About this task
Every line of the records below that has the word "state" should be copied.

Material to process
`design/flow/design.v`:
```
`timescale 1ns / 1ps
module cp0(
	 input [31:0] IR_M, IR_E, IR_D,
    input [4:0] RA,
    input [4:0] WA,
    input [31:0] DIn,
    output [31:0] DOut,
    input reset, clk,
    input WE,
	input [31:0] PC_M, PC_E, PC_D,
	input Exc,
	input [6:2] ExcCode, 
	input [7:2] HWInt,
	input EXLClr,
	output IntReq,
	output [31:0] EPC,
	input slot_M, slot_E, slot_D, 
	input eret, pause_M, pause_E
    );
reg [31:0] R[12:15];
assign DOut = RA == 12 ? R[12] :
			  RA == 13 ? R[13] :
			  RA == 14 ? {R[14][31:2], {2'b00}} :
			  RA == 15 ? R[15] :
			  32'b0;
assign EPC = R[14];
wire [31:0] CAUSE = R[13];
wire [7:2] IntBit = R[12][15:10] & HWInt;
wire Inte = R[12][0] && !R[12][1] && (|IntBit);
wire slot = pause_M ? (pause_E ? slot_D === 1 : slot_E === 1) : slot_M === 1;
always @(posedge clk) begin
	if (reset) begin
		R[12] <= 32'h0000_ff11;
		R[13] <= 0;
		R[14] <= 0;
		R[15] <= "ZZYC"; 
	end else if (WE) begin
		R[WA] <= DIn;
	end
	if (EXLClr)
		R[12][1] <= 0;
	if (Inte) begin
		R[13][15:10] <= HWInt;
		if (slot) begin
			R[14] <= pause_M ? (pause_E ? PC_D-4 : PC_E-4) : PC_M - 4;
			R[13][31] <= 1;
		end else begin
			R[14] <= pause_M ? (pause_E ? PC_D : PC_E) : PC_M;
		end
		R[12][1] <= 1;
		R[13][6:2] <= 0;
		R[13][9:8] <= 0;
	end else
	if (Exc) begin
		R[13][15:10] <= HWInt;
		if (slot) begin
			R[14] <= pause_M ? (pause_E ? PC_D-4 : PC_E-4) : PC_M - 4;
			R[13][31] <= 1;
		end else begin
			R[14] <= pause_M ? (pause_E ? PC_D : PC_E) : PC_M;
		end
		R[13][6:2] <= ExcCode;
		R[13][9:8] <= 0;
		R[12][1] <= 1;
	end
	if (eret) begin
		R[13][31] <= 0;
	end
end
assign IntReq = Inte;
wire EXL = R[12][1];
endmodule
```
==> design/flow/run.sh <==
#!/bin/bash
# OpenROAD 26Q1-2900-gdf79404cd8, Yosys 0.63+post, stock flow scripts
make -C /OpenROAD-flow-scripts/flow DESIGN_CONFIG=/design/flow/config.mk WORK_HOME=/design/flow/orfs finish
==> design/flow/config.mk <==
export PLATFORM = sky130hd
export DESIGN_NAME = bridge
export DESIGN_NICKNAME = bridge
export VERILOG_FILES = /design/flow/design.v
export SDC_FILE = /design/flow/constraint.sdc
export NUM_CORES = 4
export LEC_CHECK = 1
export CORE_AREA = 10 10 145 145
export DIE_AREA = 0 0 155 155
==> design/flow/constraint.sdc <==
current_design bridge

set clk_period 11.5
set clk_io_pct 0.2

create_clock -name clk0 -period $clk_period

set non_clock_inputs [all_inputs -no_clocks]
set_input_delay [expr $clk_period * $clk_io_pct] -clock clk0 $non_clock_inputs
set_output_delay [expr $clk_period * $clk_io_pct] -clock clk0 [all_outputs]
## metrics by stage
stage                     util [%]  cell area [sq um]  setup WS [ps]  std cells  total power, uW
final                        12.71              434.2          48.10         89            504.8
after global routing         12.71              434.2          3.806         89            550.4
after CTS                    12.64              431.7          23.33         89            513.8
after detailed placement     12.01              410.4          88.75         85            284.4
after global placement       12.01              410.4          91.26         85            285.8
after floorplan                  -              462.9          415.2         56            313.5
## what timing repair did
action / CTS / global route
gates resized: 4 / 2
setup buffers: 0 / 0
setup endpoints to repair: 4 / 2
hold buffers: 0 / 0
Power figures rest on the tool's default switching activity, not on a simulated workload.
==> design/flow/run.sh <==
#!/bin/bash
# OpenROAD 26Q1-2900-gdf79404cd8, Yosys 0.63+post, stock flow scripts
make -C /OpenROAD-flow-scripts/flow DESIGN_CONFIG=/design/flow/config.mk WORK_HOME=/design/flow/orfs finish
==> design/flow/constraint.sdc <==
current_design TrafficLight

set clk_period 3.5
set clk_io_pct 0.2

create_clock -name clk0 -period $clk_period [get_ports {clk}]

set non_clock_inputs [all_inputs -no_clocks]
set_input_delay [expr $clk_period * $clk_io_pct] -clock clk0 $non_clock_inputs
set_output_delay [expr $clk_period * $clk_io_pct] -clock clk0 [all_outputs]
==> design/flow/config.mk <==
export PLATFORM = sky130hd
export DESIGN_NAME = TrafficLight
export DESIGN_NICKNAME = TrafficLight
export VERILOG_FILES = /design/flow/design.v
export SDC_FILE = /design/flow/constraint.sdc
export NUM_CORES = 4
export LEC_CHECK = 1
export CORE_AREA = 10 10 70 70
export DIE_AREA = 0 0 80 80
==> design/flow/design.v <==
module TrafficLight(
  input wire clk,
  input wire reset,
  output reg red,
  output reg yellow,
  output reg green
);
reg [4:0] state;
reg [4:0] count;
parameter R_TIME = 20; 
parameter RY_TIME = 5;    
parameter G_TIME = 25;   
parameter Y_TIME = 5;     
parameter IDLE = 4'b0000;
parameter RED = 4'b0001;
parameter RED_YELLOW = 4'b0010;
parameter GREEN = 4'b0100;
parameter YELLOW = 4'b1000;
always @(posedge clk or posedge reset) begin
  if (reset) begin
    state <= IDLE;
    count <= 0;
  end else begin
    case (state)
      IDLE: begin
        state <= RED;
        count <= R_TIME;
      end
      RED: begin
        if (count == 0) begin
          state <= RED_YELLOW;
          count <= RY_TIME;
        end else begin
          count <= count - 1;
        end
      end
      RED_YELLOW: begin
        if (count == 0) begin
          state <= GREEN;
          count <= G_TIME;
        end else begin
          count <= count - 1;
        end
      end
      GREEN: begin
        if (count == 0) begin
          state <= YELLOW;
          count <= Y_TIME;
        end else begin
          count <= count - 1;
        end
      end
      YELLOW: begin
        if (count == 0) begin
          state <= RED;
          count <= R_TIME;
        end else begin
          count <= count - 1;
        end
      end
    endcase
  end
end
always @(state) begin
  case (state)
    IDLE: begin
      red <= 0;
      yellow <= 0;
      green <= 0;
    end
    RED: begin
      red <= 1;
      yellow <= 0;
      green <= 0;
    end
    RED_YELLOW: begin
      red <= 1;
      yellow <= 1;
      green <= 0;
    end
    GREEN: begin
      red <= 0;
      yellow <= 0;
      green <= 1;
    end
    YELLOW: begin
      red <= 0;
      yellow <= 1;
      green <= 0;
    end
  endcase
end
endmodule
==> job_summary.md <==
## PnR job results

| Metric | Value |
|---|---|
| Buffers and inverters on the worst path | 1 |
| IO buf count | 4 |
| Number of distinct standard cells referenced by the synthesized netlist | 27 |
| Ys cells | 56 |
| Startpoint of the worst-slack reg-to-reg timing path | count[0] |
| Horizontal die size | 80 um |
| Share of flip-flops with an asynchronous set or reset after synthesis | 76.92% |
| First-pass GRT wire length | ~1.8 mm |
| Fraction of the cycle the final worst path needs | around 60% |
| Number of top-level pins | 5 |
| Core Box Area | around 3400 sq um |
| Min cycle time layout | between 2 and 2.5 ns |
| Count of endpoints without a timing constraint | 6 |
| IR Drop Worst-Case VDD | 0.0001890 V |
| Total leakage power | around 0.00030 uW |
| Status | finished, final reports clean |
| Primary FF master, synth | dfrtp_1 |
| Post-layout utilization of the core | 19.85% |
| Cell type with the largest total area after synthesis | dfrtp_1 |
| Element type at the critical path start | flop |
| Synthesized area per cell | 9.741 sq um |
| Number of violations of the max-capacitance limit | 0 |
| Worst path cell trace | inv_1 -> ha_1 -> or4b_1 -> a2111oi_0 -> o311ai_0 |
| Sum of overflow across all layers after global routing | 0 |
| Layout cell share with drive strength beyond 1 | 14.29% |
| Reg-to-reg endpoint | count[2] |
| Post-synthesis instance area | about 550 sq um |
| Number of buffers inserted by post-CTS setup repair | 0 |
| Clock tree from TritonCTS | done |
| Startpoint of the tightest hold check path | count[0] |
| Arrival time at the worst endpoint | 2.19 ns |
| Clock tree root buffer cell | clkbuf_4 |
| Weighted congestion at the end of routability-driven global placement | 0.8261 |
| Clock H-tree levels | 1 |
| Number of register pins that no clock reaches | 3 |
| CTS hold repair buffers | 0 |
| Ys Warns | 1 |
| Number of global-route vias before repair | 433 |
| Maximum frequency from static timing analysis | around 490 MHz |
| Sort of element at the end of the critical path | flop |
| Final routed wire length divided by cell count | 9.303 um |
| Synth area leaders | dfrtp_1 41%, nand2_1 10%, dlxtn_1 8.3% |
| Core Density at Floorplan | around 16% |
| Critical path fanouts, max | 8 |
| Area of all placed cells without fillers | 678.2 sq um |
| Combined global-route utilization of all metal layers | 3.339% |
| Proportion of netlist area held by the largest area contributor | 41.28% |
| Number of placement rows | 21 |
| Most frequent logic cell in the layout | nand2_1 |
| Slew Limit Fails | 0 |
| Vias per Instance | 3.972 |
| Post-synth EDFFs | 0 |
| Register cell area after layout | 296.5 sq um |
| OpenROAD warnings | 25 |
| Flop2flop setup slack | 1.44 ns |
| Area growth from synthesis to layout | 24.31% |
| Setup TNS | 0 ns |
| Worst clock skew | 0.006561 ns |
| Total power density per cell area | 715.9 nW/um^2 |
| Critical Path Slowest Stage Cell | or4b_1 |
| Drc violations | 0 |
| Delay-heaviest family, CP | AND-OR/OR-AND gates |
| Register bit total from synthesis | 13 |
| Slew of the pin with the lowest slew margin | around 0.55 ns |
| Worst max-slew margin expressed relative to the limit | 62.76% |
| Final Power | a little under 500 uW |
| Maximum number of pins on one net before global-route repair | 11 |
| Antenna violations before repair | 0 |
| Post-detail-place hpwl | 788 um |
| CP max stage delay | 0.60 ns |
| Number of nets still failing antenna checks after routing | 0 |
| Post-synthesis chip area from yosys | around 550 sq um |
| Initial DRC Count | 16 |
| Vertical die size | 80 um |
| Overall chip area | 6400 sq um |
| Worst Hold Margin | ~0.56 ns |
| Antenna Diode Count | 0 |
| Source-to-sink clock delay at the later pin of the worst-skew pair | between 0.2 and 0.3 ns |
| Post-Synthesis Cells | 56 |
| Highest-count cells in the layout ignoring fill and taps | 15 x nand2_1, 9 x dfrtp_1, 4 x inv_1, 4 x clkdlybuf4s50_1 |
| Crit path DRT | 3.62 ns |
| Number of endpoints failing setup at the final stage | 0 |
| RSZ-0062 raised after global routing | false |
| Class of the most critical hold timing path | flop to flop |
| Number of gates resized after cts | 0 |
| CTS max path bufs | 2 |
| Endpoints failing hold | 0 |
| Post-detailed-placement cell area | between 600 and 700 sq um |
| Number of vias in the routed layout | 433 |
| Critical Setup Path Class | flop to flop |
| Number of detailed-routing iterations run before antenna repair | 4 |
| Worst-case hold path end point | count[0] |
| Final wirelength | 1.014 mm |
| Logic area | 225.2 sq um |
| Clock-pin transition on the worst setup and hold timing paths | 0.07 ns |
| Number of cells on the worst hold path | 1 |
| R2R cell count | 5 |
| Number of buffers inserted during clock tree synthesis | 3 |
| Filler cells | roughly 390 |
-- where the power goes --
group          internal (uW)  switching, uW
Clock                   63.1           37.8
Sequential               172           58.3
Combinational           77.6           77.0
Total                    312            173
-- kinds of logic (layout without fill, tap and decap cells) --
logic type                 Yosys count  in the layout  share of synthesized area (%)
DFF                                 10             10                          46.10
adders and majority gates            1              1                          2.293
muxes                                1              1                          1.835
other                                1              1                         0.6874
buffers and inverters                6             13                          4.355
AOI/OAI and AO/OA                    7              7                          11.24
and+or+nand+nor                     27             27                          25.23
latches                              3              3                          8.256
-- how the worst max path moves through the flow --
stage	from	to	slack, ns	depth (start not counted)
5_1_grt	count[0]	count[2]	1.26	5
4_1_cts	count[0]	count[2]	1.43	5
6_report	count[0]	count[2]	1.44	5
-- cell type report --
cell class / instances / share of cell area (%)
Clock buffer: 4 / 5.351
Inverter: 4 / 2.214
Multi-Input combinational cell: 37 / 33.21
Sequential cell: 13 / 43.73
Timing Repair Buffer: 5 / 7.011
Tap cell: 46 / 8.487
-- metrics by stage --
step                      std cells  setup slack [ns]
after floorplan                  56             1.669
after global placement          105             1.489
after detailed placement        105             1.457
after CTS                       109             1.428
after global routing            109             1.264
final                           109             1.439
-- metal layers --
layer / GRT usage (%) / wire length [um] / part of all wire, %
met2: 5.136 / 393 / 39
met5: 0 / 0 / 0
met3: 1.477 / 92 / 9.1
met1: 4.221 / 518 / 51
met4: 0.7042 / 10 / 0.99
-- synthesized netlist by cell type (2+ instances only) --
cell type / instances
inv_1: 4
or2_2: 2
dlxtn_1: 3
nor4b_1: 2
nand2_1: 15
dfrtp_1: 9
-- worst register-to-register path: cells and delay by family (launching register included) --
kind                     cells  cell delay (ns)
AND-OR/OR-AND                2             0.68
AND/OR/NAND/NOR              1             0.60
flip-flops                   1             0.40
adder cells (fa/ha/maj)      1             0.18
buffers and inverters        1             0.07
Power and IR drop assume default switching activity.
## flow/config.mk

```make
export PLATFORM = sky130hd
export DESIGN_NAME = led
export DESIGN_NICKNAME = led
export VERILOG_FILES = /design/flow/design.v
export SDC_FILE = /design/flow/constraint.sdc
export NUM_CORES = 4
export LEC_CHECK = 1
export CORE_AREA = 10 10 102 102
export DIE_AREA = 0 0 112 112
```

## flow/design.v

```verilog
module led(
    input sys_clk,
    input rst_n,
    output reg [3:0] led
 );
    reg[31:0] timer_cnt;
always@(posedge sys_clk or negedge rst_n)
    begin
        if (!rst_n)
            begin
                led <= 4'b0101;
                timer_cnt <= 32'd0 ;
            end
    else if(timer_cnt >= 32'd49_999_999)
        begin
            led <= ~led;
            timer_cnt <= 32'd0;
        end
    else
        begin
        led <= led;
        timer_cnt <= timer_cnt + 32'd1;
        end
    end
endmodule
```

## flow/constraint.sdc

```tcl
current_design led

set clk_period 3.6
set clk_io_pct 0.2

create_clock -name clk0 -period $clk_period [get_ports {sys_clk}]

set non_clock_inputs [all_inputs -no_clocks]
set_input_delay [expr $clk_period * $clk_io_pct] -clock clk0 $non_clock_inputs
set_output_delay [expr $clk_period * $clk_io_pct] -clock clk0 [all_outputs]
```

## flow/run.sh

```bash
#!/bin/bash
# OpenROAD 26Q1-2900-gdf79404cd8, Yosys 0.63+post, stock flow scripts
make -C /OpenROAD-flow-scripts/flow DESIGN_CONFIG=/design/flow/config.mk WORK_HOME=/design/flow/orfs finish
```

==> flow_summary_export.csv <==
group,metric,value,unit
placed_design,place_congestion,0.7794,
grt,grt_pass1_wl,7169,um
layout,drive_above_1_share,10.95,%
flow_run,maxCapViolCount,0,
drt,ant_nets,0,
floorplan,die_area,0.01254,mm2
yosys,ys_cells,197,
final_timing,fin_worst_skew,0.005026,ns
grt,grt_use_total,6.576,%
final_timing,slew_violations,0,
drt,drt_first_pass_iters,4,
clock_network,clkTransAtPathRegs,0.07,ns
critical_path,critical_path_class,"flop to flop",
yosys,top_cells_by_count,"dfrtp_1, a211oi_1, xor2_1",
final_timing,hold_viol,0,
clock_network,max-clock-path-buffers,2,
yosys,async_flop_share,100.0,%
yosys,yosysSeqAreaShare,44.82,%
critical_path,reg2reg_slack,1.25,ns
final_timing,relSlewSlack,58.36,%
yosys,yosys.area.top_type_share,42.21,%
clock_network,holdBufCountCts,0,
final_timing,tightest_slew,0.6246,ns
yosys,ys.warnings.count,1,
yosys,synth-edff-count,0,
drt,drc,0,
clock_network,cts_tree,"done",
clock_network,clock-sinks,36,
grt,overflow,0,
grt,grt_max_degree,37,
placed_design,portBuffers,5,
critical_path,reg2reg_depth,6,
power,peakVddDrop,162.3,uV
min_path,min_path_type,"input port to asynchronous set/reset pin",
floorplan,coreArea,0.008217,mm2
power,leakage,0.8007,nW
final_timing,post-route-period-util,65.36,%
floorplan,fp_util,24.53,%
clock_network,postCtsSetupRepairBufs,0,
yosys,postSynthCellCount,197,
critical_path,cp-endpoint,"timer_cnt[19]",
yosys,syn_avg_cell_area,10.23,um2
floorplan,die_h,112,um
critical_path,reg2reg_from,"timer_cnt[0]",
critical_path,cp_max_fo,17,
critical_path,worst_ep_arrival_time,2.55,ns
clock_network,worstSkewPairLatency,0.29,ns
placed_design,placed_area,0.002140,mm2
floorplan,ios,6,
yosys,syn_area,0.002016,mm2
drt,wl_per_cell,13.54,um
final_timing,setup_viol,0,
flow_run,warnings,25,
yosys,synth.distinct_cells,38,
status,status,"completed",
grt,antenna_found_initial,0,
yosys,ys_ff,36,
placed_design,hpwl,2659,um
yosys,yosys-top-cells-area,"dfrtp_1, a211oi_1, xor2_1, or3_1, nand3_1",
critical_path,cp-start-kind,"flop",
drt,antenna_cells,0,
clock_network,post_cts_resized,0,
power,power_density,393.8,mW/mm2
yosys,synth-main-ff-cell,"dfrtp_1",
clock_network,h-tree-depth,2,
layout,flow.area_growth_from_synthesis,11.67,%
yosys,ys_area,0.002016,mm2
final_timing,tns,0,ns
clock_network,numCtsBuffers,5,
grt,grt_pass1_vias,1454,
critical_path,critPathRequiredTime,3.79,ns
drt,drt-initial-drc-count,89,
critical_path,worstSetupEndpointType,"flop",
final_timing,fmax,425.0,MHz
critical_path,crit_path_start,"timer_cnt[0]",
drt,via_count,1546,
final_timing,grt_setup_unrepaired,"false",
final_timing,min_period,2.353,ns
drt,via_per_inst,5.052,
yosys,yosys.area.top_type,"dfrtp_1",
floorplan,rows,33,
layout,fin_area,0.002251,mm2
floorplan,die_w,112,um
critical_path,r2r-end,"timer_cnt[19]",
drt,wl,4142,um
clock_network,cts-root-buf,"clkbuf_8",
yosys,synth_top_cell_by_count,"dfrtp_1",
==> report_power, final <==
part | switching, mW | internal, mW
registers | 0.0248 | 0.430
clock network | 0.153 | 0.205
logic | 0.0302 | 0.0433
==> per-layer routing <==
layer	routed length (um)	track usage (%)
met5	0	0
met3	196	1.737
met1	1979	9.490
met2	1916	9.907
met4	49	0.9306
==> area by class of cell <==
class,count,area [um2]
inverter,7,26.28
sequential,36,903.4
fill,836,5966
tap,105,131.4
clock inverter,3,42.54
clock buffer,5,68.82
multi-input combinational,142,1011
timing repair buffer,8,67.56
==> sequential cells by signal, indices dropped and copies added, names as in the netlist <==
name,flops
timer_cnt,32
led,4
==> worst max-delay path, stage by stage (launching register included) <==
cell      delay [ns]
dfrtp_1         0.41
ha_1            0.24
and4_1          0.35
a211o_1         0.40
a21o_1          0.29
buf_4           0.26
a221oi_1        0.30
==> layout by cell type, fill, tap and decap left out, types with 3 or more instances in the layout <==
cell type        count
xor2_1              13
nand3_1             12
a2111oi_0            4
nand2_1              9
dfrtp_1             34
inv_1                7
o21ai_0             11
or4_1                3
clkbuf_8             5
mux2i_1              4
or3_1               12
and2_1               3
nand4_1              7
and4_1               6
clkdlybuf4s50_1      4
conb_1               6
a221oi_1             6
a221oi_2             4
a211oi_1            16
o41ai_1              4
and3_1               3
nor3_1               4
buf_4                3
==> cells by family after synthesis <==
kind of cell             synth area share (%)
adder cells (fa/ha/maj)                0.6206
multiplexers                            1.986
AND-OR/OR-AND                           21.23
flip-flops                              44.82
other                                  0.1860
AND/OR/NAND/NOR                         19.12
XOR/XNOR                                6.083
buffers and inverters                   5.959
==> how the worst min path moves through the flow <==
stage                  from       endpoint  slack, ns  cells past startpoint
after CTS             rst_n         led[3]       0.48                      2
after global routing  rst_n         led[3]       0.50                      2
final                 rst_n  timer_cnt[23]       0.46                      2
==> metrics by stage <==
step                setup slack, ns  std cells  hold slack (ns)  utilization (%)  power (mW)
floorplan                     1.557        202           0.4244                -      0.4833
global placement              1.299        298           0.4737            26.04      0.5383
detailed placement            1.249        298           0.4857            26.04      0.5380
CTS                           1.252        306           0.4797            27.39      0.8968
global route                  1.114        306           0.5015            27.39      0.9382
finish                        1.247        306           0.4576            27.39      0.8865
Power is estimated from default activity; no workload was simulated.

Answer section
reg [4:0] state;
    state <= IDLE;
    case (state)
        state <= RED;
          state <= RED_YELLOW;
          state <= GREEN;
          state <= YELLOW;
          state <= RED;
always @(state) begin
  case (state)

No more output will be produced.